__Record set__:
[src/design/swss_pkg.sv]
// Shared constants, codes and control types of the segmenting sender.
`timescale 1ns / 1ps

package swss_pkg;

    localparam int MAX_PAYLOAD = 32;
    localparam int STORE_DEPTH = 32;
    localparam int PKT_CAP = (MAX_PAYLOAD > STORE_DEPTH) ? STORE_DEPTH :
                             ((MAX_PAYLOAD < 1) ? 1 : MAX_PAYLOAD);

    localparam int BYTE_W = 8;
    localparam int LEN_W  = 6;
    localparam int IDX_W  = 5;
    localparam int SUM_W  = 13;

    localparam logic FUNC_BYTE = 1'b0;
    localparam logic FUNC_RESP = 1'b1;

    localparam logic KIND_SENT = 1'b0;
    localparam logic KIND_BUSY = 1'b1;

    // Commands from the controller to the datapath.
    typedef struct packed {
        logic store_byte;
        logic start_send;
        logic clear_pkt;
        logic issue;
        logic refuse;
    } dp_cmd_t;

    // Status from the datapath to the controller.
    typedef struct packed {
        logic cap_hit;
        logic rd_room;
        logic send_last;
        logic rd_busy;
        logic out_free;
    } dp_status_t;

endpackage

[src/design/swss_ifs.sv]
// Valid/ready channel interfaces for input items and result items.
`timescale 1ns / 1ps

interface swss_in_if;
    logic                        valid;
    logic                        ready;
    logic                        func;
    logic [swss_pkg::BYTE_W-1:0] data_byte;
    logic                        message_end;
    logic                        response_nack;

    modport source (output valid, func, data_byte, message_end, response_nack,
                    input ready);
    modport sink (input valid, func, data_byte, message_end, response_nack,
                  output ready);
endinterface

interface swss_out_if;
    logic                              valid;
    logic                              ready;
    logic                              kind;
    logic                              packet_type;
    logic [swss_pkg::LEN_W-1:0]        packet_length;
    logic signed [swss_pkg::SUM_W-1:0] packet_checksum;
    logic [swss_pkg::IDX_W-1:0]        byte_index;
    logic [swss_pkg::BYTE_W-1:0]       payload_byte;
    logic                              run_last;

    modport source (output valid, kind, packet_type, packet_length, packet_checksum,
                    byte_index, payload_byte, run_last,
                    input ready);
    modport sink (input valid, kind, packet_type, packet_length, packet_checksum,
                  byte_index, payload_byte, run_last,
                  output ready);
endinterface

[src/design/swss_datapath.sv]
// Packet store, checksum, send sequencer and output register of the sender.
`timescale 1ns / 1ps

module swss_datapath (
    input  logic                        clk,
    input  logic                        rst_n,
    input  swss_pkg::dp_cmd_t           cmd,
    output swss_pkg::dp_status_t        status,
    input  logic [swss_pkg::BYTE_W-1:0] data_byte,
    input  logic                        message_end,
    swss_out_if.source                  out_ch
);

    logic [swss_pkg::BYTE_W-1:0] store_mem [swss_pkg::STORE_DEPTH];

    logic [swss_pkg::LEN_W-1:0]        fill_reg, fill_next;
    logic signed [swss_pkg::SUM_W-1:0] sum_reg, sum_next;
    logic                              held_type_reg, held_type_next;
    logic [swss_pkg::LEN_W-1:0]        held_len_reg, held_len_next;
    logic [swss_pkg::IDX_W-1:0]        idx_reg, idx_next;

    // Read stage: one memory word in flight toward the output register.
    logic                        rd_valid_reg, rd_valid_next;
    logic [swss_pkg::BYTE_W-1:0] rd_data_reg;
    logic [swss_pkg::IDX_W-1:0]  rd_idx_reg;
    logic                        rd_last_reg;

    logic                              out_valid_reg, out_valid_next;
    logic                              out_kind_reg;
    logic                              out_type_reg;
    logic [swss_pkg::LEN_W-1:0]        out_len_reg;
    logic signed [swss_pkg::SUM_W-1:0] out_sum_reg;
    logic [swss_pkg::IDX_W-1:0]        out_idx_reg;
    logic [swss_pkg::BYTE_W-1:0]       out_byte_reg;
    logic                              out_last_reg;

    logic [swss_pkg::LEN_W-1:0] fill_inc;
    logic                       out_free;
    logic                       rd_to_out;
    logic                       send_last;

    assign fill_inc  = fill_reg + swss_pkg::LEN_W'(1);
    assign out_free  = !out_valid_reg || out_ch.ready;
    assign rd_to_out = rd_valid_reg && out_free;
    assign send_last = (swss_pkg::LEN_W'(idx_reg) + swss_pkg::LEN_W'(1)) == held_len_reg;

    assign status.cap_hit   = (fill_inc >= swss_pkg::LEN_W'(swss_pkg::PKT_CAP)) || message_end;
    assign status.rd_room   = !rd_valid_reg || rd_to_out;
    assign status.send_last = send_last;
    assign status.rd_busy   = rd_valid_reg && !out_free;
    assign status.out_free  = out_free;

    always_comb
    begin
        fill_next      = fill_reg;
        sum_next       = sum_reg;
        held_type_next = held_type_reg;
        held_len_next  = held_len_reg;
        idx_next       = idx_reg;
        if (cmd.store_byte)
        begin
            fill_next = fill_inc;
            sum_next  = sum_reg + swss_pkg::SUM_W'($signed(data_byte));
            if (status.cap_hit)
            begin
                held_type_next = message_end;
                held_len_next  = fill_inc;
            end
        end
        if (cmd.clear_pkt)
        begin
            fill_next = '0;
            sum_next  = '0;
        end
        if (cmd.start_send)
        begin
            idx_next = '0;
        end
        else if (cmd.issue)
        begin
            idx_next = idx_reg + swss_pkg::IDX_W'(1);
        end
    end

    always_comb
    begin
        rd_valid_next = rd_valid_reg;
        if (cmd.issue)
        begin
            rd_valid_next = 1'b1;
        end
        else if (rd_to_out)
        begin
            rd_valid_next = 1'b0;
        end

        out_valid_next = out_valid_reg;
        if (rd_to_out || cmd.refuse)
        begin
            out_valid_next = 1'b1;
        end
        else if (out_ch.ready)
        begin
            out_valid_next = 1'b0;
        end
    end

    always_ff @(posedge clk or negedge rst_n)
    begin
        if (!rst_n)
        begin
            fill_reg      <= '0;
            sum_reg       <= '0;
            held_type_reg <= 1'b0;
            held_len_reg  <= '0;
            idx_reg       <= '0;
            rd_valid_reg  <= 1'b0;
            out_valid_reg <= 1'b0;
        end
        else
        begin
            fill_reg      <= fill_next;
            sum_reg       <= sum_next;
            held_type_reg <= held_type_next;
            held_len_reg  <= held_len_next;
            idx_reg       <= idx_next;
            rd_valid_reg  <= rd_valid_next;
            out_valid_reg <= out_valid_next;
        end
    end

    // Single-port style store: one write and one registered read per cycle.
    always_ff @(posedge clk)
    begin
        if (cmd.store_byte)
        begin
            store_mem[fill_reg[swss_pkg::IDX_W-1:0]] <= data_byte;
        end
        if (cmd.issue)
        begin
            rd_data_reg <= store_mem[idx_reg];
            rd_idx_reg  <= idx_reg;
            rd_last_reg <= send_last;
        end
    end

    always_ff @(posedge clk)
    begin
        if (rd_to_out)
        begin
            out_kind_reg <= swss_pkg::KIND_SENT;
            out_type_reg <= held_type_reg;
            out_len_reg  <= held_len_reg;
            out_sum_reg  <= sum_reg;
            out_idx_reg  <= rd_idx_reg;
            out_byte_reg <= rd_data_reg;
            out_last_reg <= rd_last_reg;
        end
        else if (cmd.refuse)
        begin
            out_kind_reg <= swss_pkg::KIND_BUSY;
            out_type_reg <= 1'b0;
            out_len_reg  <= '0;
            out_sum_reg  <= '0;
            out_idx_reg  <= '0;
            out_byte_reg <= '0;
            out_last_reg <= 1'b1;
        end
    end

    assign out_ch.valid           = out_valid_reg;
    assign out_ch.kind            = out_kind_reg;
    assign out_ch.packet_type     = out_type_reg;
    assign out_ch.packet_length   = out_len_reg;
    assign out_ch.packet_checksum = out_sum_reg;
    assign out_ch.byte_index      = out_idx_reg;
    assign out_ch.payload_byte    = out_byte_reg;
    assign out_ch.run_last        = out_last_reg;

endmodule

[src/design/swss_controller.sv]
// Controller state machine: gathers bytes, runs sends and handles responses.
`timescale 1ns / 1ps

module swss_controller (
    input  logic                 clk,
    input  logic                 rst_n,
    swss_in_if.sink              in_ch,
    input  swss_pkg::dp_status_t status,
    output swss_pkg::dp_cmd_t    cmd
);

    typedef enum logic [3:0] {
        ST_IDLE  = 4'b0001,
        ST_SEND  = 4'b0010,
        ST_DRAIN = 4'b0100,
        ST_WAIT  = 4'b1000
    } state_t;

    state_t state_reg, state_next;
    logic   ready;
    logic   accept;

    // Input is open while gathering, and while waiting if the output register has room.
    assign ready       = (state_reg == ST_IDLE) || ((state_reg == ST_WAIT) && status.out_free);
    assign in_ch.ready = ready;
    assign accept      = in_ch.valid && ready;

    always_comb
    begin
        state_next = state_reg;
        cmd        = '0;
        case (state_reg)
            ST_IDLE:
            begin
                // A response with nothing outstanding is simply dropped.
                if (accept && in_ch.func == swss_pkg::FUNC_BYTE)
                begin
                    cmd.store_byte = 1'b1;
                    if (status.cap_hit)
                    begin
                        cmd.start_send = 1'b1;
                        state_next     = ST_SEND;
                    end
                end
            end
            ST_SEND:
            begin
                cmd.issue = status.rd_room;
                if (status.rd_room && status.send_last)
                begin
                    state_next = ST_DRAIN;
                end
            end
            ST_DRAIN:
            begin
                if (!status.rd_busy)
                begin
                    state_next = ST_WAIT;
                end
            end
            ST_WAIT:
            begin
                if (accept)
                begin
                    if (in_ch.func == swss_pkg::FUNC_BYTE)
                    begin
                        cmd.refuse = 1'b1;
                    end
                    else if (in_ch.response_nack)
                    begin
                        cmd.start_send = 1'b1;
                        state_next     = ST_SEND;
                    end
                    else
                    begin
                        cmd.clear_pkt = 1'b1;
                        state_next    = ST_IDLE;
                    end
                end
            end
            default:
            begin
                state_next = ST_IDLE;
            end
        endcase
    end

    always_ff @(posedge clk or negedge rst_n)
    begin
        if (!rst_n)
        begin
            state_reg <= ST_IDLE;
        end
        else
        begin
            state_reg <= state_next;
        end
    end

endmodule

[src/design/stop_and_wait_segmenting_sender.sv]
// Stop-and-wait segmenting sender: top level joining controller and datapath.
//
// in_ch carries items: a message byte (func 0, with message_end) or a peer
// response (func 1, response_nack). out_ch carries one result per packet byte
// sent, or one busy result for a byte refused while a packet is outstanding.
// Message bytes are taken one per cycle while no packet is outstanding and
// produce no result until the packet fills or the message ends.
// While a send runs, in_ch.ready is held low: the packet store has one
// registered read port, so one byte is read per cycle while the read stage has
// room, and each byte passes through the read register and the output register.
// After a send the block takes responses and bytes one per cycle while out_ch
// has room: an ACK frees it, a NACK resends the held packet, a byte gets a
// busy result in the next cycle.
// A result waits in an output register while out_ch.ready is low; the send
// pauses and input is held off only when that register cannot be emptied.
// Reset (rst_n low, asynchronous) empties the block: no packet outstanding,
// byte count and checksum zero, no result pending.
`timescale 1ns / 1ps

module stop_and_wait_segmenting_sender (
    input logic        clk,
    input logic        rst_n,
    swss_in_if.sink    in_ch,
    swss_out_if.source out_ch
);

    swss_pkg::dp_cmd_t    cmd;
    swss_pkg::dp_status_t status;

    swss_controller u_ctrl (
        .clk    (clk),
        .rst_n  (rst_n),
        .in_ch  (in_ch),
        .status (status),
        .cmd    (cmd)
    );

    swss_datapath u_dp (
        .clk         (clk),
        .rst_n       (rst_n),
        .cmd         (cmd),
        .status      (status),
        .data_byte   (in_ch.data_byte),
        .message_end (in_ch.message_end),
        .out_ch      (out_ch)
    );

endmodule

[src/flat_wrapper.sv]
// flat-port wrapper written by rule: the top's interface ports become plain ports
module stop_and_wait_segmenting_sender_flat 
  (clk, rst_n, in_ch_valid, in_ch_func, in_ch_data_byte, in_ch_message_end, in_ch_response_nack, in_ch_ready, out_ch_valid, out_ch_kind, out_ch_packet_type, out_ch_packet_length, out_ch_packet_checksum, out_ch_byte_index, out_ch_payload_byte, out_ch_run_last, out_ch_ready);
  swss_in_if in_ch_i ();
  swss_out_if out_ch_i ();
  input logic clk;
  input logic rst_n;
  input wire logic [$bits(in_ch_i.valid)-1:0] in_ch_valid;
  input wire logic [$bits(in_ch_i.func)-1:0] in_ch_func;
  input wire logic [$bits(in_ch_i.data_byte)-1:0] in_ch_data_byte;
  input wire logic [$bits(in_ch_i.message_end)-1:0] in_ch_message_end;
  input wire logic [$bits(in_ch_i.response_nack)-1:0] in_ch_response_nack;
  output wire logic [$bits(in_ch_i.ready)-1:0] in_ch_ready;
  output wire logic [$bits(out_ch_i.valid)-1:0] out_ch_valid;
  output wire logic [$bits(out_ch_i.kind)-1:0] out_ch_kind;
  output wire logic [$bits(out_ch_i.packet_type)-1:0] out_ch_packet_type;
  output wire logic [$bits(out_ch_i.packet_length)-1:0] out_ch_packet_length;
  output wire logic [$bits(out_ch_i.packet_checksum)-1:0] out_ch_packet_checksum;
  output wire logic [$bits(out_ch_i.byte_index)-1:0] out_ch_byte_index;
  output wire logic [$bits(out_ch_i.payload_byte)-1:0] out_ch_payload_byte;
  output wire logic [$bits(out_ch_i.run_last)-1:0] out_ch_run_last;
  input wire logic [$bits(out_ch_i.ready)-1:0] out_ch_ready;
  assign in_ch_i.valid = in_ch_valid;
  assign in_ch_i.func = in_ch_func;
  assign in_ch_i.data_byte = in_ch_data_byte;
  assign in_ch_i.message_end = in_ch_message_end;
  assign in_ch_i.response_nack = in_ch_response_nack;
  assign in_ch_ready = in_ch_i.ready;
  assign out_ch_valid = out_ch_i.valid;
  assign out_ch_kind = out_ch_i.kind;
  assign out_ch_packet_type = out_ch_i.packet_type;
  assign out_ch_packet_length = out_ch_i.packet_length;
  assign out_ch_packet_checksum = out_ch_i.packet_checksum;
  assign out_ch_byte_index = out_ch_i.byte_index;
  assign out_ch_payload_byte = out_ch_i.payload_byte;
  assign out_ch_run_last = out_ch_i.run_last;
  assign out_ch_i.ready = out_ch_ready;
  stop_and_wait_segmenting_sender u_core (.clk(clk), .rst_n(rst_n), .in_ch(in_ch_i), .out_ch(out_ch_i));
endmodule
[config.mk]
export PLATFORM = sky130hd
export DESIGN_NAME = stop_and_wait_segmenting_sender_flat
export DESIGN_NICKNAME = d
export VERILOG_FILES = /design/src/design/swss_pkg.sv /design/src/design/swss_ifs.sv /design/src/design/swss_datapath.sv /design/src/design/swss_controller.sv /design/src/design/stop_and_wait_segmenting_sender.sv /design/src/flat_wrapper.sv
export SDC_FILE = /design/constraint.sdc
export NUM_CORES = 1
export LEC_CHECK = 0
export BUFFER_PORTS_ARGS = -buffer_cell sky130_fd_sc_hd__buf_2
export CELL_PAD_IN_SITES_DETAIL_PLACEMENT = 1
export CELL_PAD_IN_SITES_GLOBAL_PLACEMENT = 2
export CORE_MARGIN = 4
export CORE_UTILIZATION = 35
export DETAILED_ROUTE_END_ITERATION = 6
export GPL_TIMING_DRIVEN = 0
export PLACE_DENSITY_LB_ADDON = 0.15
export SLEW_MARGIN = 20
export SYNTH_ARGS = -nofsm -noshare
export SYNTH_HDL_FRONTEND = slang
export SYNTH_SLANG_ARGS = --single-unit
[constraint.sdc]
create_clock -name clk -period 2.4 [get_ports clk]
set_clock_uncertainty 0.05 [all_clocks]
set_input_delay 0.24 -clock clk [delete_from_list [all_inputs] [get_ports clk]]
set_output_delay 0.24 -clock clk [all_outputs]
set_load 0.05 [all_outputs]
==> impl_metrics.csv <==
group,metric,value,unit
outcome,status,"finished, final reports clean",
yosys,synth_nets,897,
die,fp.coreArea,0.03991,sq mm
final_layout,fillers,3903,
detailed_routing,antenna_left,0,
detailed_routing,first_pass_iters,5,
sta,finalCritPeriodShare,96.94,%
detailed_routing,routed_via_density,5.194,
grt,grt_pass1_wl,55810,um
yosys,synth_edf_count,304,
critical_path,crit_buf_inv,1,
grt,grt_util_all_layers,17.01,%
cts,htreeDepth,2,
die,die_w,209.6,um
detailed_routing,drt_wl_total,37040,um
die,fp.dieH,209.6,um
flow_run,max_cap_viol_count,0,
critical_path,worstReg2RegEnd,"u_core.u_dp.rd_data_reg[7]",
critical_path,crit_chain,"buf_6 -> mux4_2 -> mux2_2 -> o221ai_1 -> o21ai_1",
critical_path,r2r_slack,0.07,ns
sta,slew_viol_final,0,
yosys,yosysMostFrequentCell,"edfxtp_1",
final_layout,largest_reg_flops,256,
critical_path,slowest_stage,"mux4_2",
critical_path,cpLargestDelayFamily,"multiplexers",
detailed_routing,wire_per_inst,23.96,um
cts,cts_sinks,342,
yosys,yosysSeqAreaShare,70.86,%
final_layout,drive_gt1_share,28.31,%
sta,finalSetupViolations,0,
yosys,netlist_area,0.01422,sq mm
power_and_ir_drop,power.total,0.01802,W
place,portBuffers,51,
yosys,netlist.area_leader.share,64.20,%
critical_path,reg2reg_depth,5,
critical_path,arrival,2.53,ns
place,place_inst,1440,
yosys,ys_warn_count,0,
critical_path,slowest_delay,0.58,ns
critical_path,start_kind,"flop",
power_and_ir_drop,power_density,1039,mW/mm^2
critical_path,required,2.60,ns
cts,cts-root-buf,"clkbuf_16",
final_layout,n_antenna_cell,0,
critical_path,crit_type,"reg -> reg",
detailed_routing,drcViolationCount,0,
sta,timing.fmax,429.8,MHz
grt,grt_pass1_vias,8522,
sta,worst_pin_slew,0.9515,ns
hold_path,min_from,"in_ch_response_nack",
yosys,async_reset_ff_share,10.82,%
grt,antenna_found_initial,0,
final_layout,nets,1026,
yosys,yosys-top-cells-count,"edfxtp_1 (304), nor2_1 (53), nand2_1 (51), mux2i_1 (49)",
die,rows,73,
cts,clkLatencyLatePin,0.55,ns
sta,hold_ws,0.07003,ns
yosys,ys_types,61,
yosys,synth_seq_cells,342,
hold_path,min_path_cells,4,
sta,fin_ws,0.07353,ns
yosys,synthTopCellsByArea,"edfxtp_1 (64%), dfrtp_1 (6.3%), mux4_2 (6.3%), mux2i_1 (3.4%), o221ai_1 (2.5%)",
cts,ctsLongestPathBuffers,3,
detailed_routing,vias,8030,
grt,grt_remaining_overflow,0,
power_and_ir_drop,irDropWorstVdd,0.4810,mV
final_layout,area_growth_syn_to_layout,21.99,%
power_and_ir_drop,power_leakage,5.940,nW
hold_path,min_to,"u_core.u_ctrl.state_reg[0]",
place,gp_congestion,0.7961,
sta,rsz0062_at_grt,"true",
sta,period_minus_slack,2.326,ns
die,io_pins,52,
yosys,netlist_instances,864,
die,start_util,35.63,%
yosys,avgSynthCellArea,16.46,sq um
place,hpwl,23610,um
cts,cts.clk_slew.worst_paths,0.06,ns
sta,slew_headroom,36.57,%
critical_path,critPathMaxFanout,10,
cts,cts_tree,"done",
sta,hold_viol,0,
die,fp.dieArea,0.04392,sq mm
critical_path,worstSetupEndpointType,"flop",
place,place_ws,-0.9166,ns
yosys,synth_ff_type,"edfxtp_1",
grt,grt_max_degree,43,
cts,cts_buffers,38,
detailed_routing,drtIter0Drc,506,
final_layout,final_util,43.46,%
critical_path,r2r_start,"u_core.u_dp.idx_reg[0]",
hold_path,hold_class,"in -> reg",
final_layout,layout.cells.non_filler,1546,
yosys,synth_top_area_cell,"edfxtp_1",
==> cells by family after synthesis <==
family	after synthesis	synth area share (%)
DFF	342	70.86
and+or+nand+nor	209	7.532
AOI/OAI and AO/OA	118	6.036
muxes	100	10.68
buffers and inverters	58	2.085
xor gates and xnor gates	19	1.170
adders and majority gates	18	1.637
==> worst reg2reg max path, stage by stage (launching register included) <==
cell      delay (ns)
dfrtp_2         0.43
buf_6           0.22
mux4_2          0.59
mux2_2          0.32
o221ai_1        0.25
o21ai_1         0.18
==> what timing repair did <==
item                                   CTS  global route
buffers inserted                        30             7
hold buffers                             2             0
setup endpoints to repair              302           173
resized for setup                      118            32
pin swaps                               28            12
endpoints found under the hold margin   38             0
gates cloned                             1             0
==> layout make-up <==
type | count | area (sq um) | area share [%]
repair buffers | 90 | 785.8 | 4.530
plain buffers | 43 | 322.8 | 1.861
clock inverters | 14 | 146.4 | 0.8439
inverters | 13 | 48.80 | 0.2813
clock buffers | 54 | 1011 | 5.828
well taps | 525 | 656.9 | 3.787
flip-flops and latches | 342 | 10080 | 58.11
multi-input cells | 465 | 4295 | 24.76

__Directions__: Above are the records. Identify each line that contains the word "unit".

__Answer space__:
export SYNTH_SLANG_ARGS = --single-unit
group,metric,value,unit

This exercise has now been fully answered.